Output the line that contains "XOR/XNOR | 2 | 310" and every line after it to the end of the entries, with nothing added or left out.

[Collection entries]
######
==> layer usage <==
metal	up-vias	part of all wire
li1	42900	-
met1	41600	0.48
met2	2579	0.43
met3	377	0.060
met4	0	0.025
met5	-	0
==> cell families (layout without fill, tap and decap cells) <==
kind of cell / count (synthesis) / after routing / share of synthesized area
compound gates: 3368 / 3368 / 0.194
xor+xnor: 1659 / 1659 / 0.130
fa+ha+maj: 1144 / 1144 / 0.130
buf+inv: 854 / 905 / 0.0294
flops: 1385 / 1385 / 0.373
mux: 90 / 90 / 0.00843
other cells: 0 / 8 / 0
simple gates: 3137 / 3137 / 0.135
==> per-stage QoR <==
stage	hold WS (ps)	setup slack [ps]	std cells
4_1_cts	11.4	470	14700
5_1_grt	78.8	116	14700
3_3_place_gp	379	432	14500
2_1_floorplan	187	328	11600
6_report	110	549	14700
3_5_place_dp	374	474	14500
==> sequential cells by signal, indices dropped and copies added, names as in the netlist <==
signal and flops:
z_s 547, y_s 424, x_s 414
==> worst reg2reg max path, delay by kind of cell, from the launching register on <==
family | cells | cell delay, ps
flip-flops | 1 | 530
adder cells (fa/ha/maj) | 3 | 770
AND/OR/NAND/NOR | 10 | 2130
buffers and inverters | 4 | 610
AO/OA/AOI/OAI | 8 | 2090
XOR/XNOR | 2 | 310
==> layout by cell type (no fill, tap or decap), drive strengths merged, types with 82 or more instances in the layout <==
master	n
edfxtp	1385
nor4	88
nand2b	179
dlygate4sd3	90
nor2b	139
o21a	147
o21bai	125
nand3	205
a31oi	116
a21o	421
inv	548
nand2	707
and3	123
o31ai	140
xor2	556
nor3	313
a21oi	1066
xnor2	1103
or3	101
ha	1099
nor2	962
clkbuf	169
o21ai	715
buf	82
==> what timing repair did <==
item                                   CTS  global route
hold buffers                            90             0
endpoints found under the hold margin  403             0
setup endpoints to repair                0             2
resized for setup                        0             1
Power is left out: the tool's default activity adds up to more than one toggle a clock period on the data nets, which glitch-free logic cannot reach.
######
RESULT:
XOR/XNOR | 2 | 310
==> layout by cell type (no fill, tap or decap), drive strengths merged, types with 82 or more instances in the layout <==
master	n
edfxtp	1385
nor4	88
nand2b	179
dlygate4sd3	90
nor2b	139
o21a	147
o21bai	125
nand3	205
a31oi	116
a21o	421
inv	548
nand2	707
and3	123
o31ai	140
xor2	556
nor3	313
a21oi	1066
xnor2	1103
or3	101
ha	1099
nor2	962
clkbuf	169
o21ai	715
buf	82
==> what timing repair did <==
item                                   CTS  global route
hold buffers                            90             0
endpoints found under the hold margin  403             0
setup endpoints to repair                0             2
resized for setup                        0             1
Power is left out: the tool's default activity adds up to more than one toggle a clock period on the data nets, which glitch-free logic cannot reach.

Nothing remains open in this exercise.